Salah satu upaya pencegahan Covid-19 yang paling digalakkan adalah konsep physical distancing atau menjaga jarak serta menjauhi keramaian. Kondisi rumah sakit yang cukup padat tentunya akan menyulitkan pasien untuk menjaga jarak yang cukup dengan pasien lain. Oleh karena itu, untuk konsumsi obat-obatan rutin dapat dilanjutkan sendiri dari rumah. Selain itu, orang tua atau pengasuh anak perlu memahami beberapa kegawatdaruratan jantung yang dapat dialami oleh pasien dengan PJB agar tahu kapan harus membawa anak ke instalasi gawat darurat. Kegawatan tersebut diantaranya anak dengan kebiruan yang tampak semakin biru, anak rewel dan tidak dapat ditenangkan, sesak nafas hingga terlihat tarikan dada ke dalam, dan keluhan berdebar-debar. Bila ke rumah sakit menjadi pilihan, protokol kesehatan tentunya menjadi prioritas untuk menunjang kunjungan yang aman baik bagi pasien sendiri maupun bagi tenaga lainnya di rumah sakit. Untuk kontrol rutin pada kasus-kasus tanpa kegawatdaruratan, fasilitas telemedicine, bila tersedia, dapat dimanfaatkan.
Dapatkan tindakan intervensi dilakukan di masa pandemi?

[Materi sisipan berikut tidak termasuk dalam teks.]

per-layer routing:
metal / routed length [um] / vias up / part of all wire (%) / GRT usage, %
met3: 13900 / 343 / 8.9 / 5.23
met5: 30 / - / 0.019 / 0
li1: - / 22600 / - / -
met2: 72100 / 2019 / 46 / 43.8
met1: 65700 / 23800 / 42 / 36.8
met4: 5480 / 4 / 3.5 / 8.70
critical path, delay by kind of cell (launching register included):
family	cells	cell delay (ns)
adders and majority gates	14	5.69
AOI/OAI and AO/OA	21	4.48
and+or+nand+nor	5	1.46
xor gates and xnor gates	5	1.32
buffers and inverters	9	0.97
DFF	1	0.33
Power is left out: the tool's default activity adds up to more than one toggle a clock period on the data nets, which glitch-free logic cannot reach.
<file path="config.mk">
export PLATFORM = sky130hd
export DESIGN_NAME = swm_cell
export DESIGN_NICKNAME = d
export VERILOG_FILES = /design/src/design/swm_pkg.sv /design/src/design/swm_cell.sv
export SDC_FILE = /design/constraint.sdc
export NUM_CORES = 1
export LEC_CHECK = 0
export ABC_AREA = 1
export BUFFER_PORTS_ARGS = -buffer_cell sky130_fd_sc_hd__buf_2
export CAP_MARGIN = 20
export CORE_UTILIZATION = 53
export DETAILED_ROUTE_END_ITERATION = 8
export GPL_TIMING_DRIVEN = 0
export PLACE_DENSITY = 0.95
export SYNTH_ARGS = -nofsm -noshare
export SYNTH_HDL_FRONTEND = slang
export SYNTH_SLANG_ARGS = --single-unit
</file>
<file path="constraint.sdc">
create_clock -name i_clk -period 6.3 [get_ports i_clk]
set_input_delay 1.575 -clock i_clk [delete_from_list [all_inputs] [get_ports i_clk]]
set_output_delay 1.575 -clock i_clk [all_outputs]
set_load 0.1 [all_outputs]
</file>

Perkembangan bidang kardiologi intervensi pediatri pada beberapa dekade terakhir memungkinkan penderita PJB dengan kondisi tertentu untuk dapat diobati secara transkateter alih-alih pembedahan. Dengan metode ini, lama prosedur pengerjaan dan masa perawatan dapat menjadi lebih singkat. Selain itu, metode ini memiliki risiko yang lebih rendah dan biaya yang lebih murah. Prosedur intervensi di masa pandemi, meskipun bukan tanpa risiko, tetap dapat dilakukan dengan memperhatikan prosedur yang diberlakukan. Uji swab – PCR sebelum tindakan, intubasi di dalam aeorosol box, dan tindakan yang dipimpin langsung kardiologis berpengalaman dapat meningkatkan keamanan dan mencegah penularan Covid-19 selama tindakan di masa pandemi. Keputusan untuk melakukan tindakan tentunya harus dibuat dengan mempertimbangkan keuntungan dan kerugian tindakan, mengingat risiko komplikasi yang harus dihadapi pasien apabila penundaan tindakan akibat pandemi berlangsung terlalu lama.

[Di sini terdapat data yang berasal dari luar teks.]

<file path="src/design/nsp_pkg.sv">
`timescale 1ns / 1ps
package nsp_pkg;

  typedef enum logic [12:0] {
    PH_IDLE    = 13'b0000000000001,
    PH_LEN1    = 13'b0000000000010,
    PH_LEN2    = 13'b0000000000100,
    PH_HDR     = 13'b0000000001000,
    PH_NETDESC = 13'b0000000010000,
    PH_TSL1    = 13'b0000000100000,
    PH_TSL2    = 13'b0000001000000,
    PH_ENTRY   = 13'b0000010000000,
    PH_DTAG    = 13'b0000100000000,
    PH_DLEN    = 13'b0001000000000,
    PH_DBODY   = 13'b0010000000000,
    PH_CRC     = 13'b0100000000000,
    PH_SKIP    = 13'b1000000000000
  } phase_t;

  localparam logic [1:0] KIND_TS     = 2'd0;
  localparam logic [1:0] KIND_OK     = 2'd1;
  localparam logic [1:0] KIND_CRC    = 2'd2;
  localparam logic [1:0] KIND_STRUCT = 2'd3;

  localparam logic [7:0]  TAG_SAT   = 8'h43;
  localparam logic [7:0]  TAG_TERR  = 8'h5A;
  localparam logic [31:0] CRC_POLY  = 32'h04C11DB7;
  localparam logic [26:0] CAP_FREQ  = 27'd99999999;
  localparam logic [26:0] CAP_ORBIT = 27'd9999;
  localparam logic [26:0] CAP_SR    = 27'd9999999;

  typedef struct packed {
    logic [1:0]  kind;
    logic [15:0] ident;
    logic [15:0] original_net;
    logic        sat_present;
    logic [26:0] sat_frequency;
    logic [13:0] sat_orbit;
    logic [7:0]  sat_mode_bits;
    logic [23:0] sat_symbol_rate;
    logic [3:0]  sat_fec;
    logic        terr_present;
    logic [31:0] terr_frequency;
    logic [21:0] terr_params;
  } res_t;

  function automatic logic [31:0] crc_byte(input logic [31:0] c, input logic [7:0] b);
    logic [31:0] r;
    r = c ^ {b, 24'h0};
    for (int i = 0; i < 8; i++) begin
      r = r[31] ? ((r << 1) ^ CRC_POLY) : (r << 1);
    end
    return r;
  endfunction

  function automatic logic [7:0] bcd_pair(input logic [7:0] b);
    return ({4'h0, b[7:4]} * 8'd10) + {4'h0, b[3:0]};
  endfunction

  // acc*scale + digit, clamped at cap
  function automatic logic [26:0] bcd_step(input logic [26:0] acc, input logic [7:0] digit,
                                           input logic [6:0] scale, input logic [26:0] cap);
    logic [34:0] v;
    v = {8'h0, acc} * {28'h0, scale} + {27'h0, digit};
    return (v > {8'h0, cap}) ? cap : v[26:0];
  endfunction

endpackage

</file>
<file path="src/design/nsp_front.sv">
`timescale 1ns / 1ps
module nsp_front #(
  parameter int MAX_SECTION_BYTES = 1024
) (
  input  logic          clk,
  input  logic          rst_n,
  input  logic          take,
  input  logic [7:0]    data_byte,
  input  logic          section_start,
  output logic          push,
  output nsp_pkg::res_t push_res
);
  import nsp_pkg::*;

  localparam logic [12:0] MAX_B = 13'(MAX_SECTION_BYTES);

  phase_t      ph_r, ph_nxt;
  logic [11:0] sbl_r, sbl_nxt, tsl_r, tsl_nxt, edl_r, edl_nxt;
  logic [7:0]  tag_r, tag_nxt, dbl_r, dbl_nxt, dbi_r, dbi_nxt;
  logic [31:0] crc_r, crc_nxt;
  logic [37:0] hdr_r, hdr_nxt;
  logic        err_r, err_nxt;
  // entry record
  logic [15:0] tsid_r, tsid_nxt, onid_r, onid_nxt;
  logic        satp_r, satp_nxt, terp_r, terp_nxt;
  logic [26:0] freq_r, freq_nxt;
  logic [13:0] orb_r, orb_nxt;
  logic [7:0]  mode_r, mode_nxt;
  logic [23:0] sr_r, sr_nxt;
  logic [3:0]  fec_r, fec_nxt;
  logic [31:0] tf_r, tf_nxt;
  logic [21:0] tp_r, tp_nxt;

  logic        fin, st, ov;
  logic [11:0] v, sbl_d, tsl_d, edl_d;
  logic [26:0] t27;

  always_comb begin
    ph_nxt = ph_r;   sbl_nxt = sbl_r; tsl_nxt = tsl_r; edl_nxt = edl_r;
    tag_nxt = tag_r; dbl_nxt = dbl_r; dbi_nxt = dbi_r; crc_nxt = crc_r;
    hdr_nxt = hdr_r; err_nxt = err_r;
    tsid_nxt = tsid_r; onid_nxt = onid_r; satp_nxt = satp_r; terp_nxt = terp_r;
    freq_nxt = freq_r; orb_nxt = orb_r; mode_nxt = mode_r; sr_nxt = sr_r;
    fec_nxt = fec_r; tf_nxt = tf_r; tp_nxt = tp_r;
    fin = 1'b0; st = 1'b0; ov = 1'b0;
    v = 12'h0; t27 = 27'h0;
    sbl_d = sbl_r - 12'd1;
    tsl_d = tsl_r - 12'd1;
    edl_d = edl_r - 12'd1;
    if (section_start) begin
      // restart drops anything in flight
      sbl_nxt = 12'h0; tsl_nxt = 12'h0; edl_nxt = 12'h0;
      tag_nxt = 8'h0; dbl_nxt = 8'h0; dbi_nxt = 8'h0;
      hdr_nxt = 38'h0; err_nxt = 1'b0;
      tsid_nxt = 16'h0; onid_nxt = 16'h0; satp_nxt = 1'b0; terp_nxt = 1'b0;
      freq_nxt = 27'h0; orb_nxt = 14'h0; mode_nxt = 8'h0; sr_nxt = 24'h0;
      fec_nxt = 4'h0; tf_nxt = 32'h0; tp_nxt = 22'h0;
      crc_nxt = crc_byte(32'hFFFF_FFFF, data_byte);
      ph_nxt = PH_LEN1;
    end else if (ph_r != PH_IDLE) begin
      crc_nxt = crc_byte(crc_r, data_byte);
      v = {4'h0, data_byte};
      case (ph_r)
        PH_LEN1: begin
          sbl_nxt = {data_byte[3:0], 8'h0};
          ph_nxt = PH_LEN2;
        end
        PH_LEN2: begin
          v = {sbl_r[11:8], data_byte};
          if ({1'b0, v} + 13'd3 > MAX_B) begin
            ov = 1'b1;
            ph_nxt = PH_IDLE;
          end else begin
            sbl_nxt = v;
            dbi_nxt = 8'h0;
            ph_nxt = PH_HDR;
            if (v < 12'd13) err_nxt = 1'b1;
            if (v == 12'd0) st = 1'b1;
          end
        end
        default: begin
          sbl_nxt = sbl_d;
          case (ph_r)
            PH_HDR: begin
              case (dbi_r)
                8'd0: hdr_nxt[37:30] = data_byte;
                8'd1: hdr_nxt[29:22] = data_byte;
                8'd2: hdr_nxt[21:16] = data_byte[5:0];
                8'd3: hdr_nxt[15:8] = data_byte;
                8'd4: hdr_nxt[7:0] = data_byte;
                8'd5: tsl_nxt = {data_byte[3:0], 8'h0};
                default: begin
                  v = {tsl_r[11:8], data_byte};
                  if (err_r || ({1'b0, v} + 13'd6 > {1'b0, sbl_d})) begin
                    err_nxt = 1'b1; ph_nxt = PH_SKIP;
                  end else begin
                    tsl_nxt = v;
                    ph_nxt = (v != 12'd0) ? PH_NETDESC : PH_TSL1;
                  end
                end
              endcase
              dbi_nxt = dbi_r + 8'd1;
            end
            PH_NETDESC: begin
              tsl_nxt = tsl_d;
              if (tsl_d == 12'd0) ph_nxt = PH_TSL1;
            end
            PH_TSL1: begin
              tsl_nxt = {data_byte[3:0], 8'h0};
              ph_nxt = PH_TSL2;
            end
            PH_TSL2: begin
              v = {tsl_r[11:8], data_byte};
              if (v == 12'd0 || ({1'b0, v} + 13'd4 != {1'b0, sbl_d})) begin
                err_nxt = 1'b1; ph_nxt = PH_SKIP;
              end else begin
                tsl_nxt = v; dbi_nxt = 8'h0; ph_nxt = PH_ENTRY;
              end
            end
            PH_ENTRY: begin
              if (dbi_r == 8'd0 && tsl_r < 12'd6) begin
                err_nxt = 1'b1; ph_nxt = PH_SKIP;
              end else begin
                if (dbi_r == 8'd0) begin
                  tsid_nxt = 16'h0; onid_nxt = 16'h0; satp_nxt = 1'b0; terp_nxt = 1'b0;
                  freq_nxt = 27'h0; orb_nxt = 14'h0; mode_nxt = 8'h0; sr_nxt = 24'h0;
                  fec_nxt = 4'h0; tf_nxt = 32'h0; tp_nxt = 22'h0;
                end
                tsl_nxt = tsl_d;
                case (dbi_r)
                  8'd0: tsid_nxt[15:8] = data_byte;
                  8'd1: tsid_nxt[7:0] = data_byte;
                  8'd2: onid_nxt[15:8] = data_byte;
                  8'd3: onid_nxt[7:0] = data_byte;
                  8'd4: edl_nxt = {data_byte[3:0], 8'h0};
                  default: begin
                    v = {edl_r[11:8], data_byte};
                    if (v > tsl_d) begin
                      err_nxt = 1'b1; ph_nxt = PH_SKIP;
                    end else begin
                      edl_nxt = v;
                      if (v == 12'd0) fin = 1'b1;
                      else ph_nxt = PH_DTAG;
                    end
                  end
                endcase
                if (ph_nxt == PH_ENTRY && !fin) dbi_nxt = dbi_r + 8'd1;
              end
            end
            PH_DTAG: begin
              if (edl_r < 12'd2) begin
                err_nxt = 1'b1; ph_nxt = PH_SKIP;
              end else begin
                tsl_nxt = tsl_d; edl_nxt = edl_d;
                tag_nxt = data_byte; ph_nxt = PH_DLEN;
              end
            end
            PH_DLEN: begin
              tsl_nxt = tsl_d; edl_nxt = edl_d;
              if ({4'h0, data_byte} > edl_d ||
                  (tag_r == TAG_SAT && data_byte < 8'd11) ||
                  (tag_r == TAG_TERR && data_byte < 8'd7)) begin
                err_nxt = 1'b1; ph_nxt = PH_SKIP;
              end else begin
                if (tag_r == TAG_SAT) begin
                  freq_nxt = 27'h0; orb_nxt = 14'h0; mode_nxt = 8'h0;
                  sr_nxt = 24'h0; fec_nxt = 4'h0; satp_nxt = 1'b1;
                end else if (tag_r == TAG_TERR) begin
                  tf_nxt = 32'h0; tp_nxt = 22'h0; terp_nxt = 1'b1;
                end
                dbl_nxt = data_byte; dbi_nxt = 8'h0;
                if (data_byte != 8'd0) ph_nxt = PH_DBODY;
                else if (edl_d == 12'd0) fin = 1'b1;
                else ph_nxt = PH_DTAG;
              end
            end
            PH_DBODY: begin
              tsl_nxt = tsl_d; edl_nxt = edl_d;
              if (tag_r == TAG_SAT) begin
                if (dbi_r < 8'd4) begin
                  freq_nxt = bcd_step(freq_r, bcd_pair(data_byte), 7'd100, CAP_FREQ);
                end else if (dbi_r < 8'd6) begin
                  t27 = bcd_step({13'h0, orb_r}, bcd_pair(data_byte), 7'd100, CAP_ORBIT);
                  orb_nxt = t27[13:0];
                end else if (dbi_r == 8'd6) begin
                  mode_nxt = data_byte;
                end else if (dbi_r < 8'd10) begin
                  t27 = bcd_step({3'h0, sr_r}, bcd_pair(data_byte), 7'd100, CAP_SR);
                  sr_nxt = t27[23:0];
                end else if (dbi_r == 8'd10) begin
                  t27 = bcd_step({3'h0, sr_r}, {4'h0, data_byte[7:4]}, 7'd10, CAP_SR);
                  sr_nxt = t27[23:0];
                  fec_nxt = data_byte[3:0];
                end
              end else if (tag_r == TAG_TERR) begin
                if (dbi_r < 8'd4) tf_nxt = {tf_r[23:0], data_byte};
                else if (dbi_r == 8'd4) tp_nxt[21:16] = data_byte[7:2];
                else if (dbi_r == 8'd5) tp_nxt[15:8] = data_byte;
                else if (dbi_r == 8'd6) tp_nxt[7:0] = data_byte;
              end
              if (dbi_r != 8'd255) dbi_nxt = dbi_r + 8'd1;
              dbl_nxt = dbl_r - 8'd1;
              if (dbl_r == 8'd1) begin
                if (edl_d == 12'd0) fin = 1'b1;
                else ph_nxt = PH_DTAG;
              end
            end
            default: ;
          endcase
          if (fin) begin
            dbi_nxt = 8'h0;
            ph_nxt = (tsl_nxt != 12'd0) ? PH_ENTRY : PH_CRC;
          end
          if (sbl_d == 12'd0) st = 1'b1;
        end
      endcase
      if (st) ph_nxt = PH_IDLE;
    end
  end

  always_comb begin
    push_res = '0;
    push = fin | st | ov;
    if (ov) begin
      push_res.kind = KIND_STRUCT;
    end else if (st) begin
      push_res.kind = (crc_nxt != 32'h0) ? KIND_CRC : (err_nxt ? KIND_STRUCT : KIND_OK);
      push_res.ident = hdr_nxt[37:22];
      push_res.terr_params = hdr_nxt[21:0];
    end else begin
      push_res.kind = KIND_TS;
      push_res.ident = tsid_nxt;
      push_res.original_net = onid_nxt;
      push_res.sat_present = satp_nxt;
      push_res.sat_frequency = freq_nxt;
      push_res.sat_orbit = orb_nxt;
      push_res.sat_mode_bits = mode_nxt;
      push_res.sat_symbol_rate = sr_nxt;
      push_res.sat_fec = fec_nxt;
      push_res.terr_present = terp_nxt;
      push_res.terr_frequency = tf_nxt;
      push_res.terr_params = tp_nxt;
    end
    if (!take) push = 1'b0;
  end

  always_ff @(posedge clk) begin
    if (!rst_n) begin
      ph_r <= PH_IDLE; sbl_r <= '0; tsl_r <= '0; edl_r <= '0;
      tag_r <= '0; dbl_r <= '0; dbi_r <= '0; crc_r <= 32'hFFFF_FFFF;
      hdr_r <= '0; err_r <= 1'b0;
      tsid_r <= '0; onid_r <= '0; satp_r <= 1'b0; terp_r <= 1'b0;
      freq_r <= '0; orb_r <= '0; mode_r <= '0; sr_r <= '0;
      fec_r <= '0; tf_r <= '0; tp_r <= '0;
    end else if (take) begin
      ph_r <= ph_nxt; sbl_r <= sbl_nxt; tsl_r <= tsl_nxt; edl_r <= edl_nxt;
      tag_r <= tag_nxt; dbl_r <= dbl_nxt; dbi_r <= dbi_nxt; crc_r <= crc_nxt;
      hdr_r <= hdr_nxt; err_r <= err_nxt;
      tsid_r <= tsid_nxt; onid_r <= onid_nxt; satp_r <= satp_nxt; terp_r <= terp_nxt;
      freq_r <= freq_nxt; orb_r <= orb_nxt; mode_r <= mode_nxt; sr_r <= sr_nxt;
      fec_r <= fec_nxt; tf_r <= tf_nxt; tp_r <= tp_nxt;
    end
  end
endmodule

</file>
<file path="src/design/nsp_queue.sv">
`timescale 1ns / 1ps
module nsp_queue (
  input  logic          clk,
  input  logic          rst_n,
  input  logic          push,
  input  nsp_pkg::res_t push_res,
  input  logic          pop,
  output logic          not_empty,
  output logic          has_room,
  output nsp_pkg::res_t head
);
  import nsp_pkg::*;

  res_t        mem [4];
  logic [1:0]  wp_r, wp_nxt, rp_r, rp_nxt;
  logic [2:0]  cnt_r, cnt_nxt;

  assign not_empty = (cnt_r != 3'd0);
  assign has_room  = (cnt_r != 3'd4);
  assign head      = mem[rp_r];

  always_comb begin
    wp_nxt  = push ? wp_r + 2'd1 : wp_r;
    rp_nxt  = pop ? rp_r + 2'd1 : rp_r;
    cnt_nxt = cnt_r + {2'b0, push} - {2'b0, pop};
  end

  always_ff @(posedge clk) begin
    if (push) mem[wp_r] <= push_res;
  end

  always_ff @(posedge clk) begin
    if (!rst_n) begin
      wp_r <= '0; rp_r <= '0; cnt_r <= '0;
    end else begin
      wp_r <= wp_nxt; rp_r <= rp_nxt; cnt_r <= cnt_nxt;
    end
  end
endmodule

</file>
<file path="src/design/nsp_back.sv">
`timescale 1ns / 1ps
module nsp_back (
  input  logic          clk,
  input  logic          rst_n,
  input  logic          q_valid,
  input  nsp_pkg::res_t q_res,
  output logic          q_pop,
  output logic          out_valid,
  input  logic          out_ready,
  output nsp_pkg::res_t out_res
);
  import nsp_pkg::*;

  logic vld_r, vld_nxt;
  res_t res_r;

  assign q_pop     = q_valid && (!vld_r || out_ready);
  assign vld_nxt   = q_pop || (vld_r && !out_ready);
  assign out_valid = vld_r;
  assign out_res   = res_r;

  always_ff @(posedge clk) begin
    if (q_pop) res_r <= q_res;
  end

  always_ff @(posedge clk) begin
    if (!rst_n) vld_r <= 1'b0;
    else vld_r <= vld_nxt;
  end
endmodule

</file>
<file path="src/design/nit_section_parser.sv">
`timescale 1ns / 1ps
// NIT section parser: one section byte per cycle in, one word of results out.
// Throughput: one byte every cycle while the result queue has room.
// Results pass from the front through the result queue to a registered output.
// Reset (rst_n low, synchronous): parser idles until a section start byte,
// CRC preset to all ones, result queue and output register emptied.
module nit_section_parser #(
  parameter int MAX_SECTION_BYTES = 1024
) (
  input  logic        clk,
  input  logic        rst_n,
  input  logic        in_valid,
  output logic        in_ready,
  input  logic [7:0]  in_data_byte,
  input  logic        in_section_start,
  output logic        out_valid,
  input  logic        out_ready,
  output logic [1:0]  out_kind,
  output logic [15:0] out_ident,
  output logic [15:0] out_original_net,
  output logic        out_sat_present,
  output logic [26:0] out_sat_frequency,
  output logic [13:0] out_sat_orbit,
  output logic [7:0]  out_sat_mode_bits,
  output logic [23:0] out_sat_symbol_rate,
  output logic [3:0]  out_sat_fec,
  output logic        out_terr_present,
  output logic [31:0] out_terr_frequency,
  output logic [21:0] out_terr_params
);
  import nsp_pkg::*;

  logic take, push, q_ne, q_room, q_pop;
  res_t push_res, q_head, o_res;

  // a byte yields at most one word, so one free slot is enough to accept
  assign in_ready = q_room;
  assign take     = in_valid && in_ready;

  // front: byte walker, CRC and BCD conversion
  nsp_front #(.MAX_SECTION_BYTES(MAX_SECTION_BYTES)) u_front (
    .clk, .rst_n, .take,
    .data_byte(in_data_byte), .section_start(in_section_start),
    .push, .push_res
  );

  // four-word queue decouples parsing from the consumer
  nsp_queue u_queue (
    .clk, .rst_n, .push, .push_res, .pop(q_pop),
    .not_empty(q_ne), .has_room(q_room), .head(q_head)
  );

  // back: registered output word
  nsp_back u_back (
    .clk, .rst_n, .q_valid(q_ne), .q_res(q_head), .q_pop,
    .out_valid, .out_ready, .out_res(o_res)
  );

  assign out_kind            = o_res.kind;
  assign out_ident           = o_res.ident;
  assign out_original_net    = o_res.original_net;
  assign out_sat_present     = o_res.sat_present;
  assign out_sat_frequency   = o_res.sat_frequency;
  assign out_sat_orbit       = o_res.sat_orbit;
  assign out_sat_mode_bits   = o_res.sat_mode_bits;
  assign out_sat_symbol_rate = o_res.sat_symbol_rate;
  assign out_sat_fec         = o_res.sat_fec;
  assign out_terr_present    = o_res.terr_present;
  assign out_terr_frequency  = o_res.terr_frequency;
  assign out_terr_params     = o_res.terr_params;
endmodule

</file>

1. Alsaied T, Aboulhosn JA, Cotts TB, Daniels CJ, Etheridge SP, Feltes TF, et al. Coronavirus disease 2019 (COVID-19) pandemic implications in pediatric and adult congenital heart disease. Journal of the American Heart Association. 2020;9(12).
2. Giordano R, Cantinotti M. Congenital heart disease in the era of COVID-19 pandemic. Gen Thor Card Surg. 2020.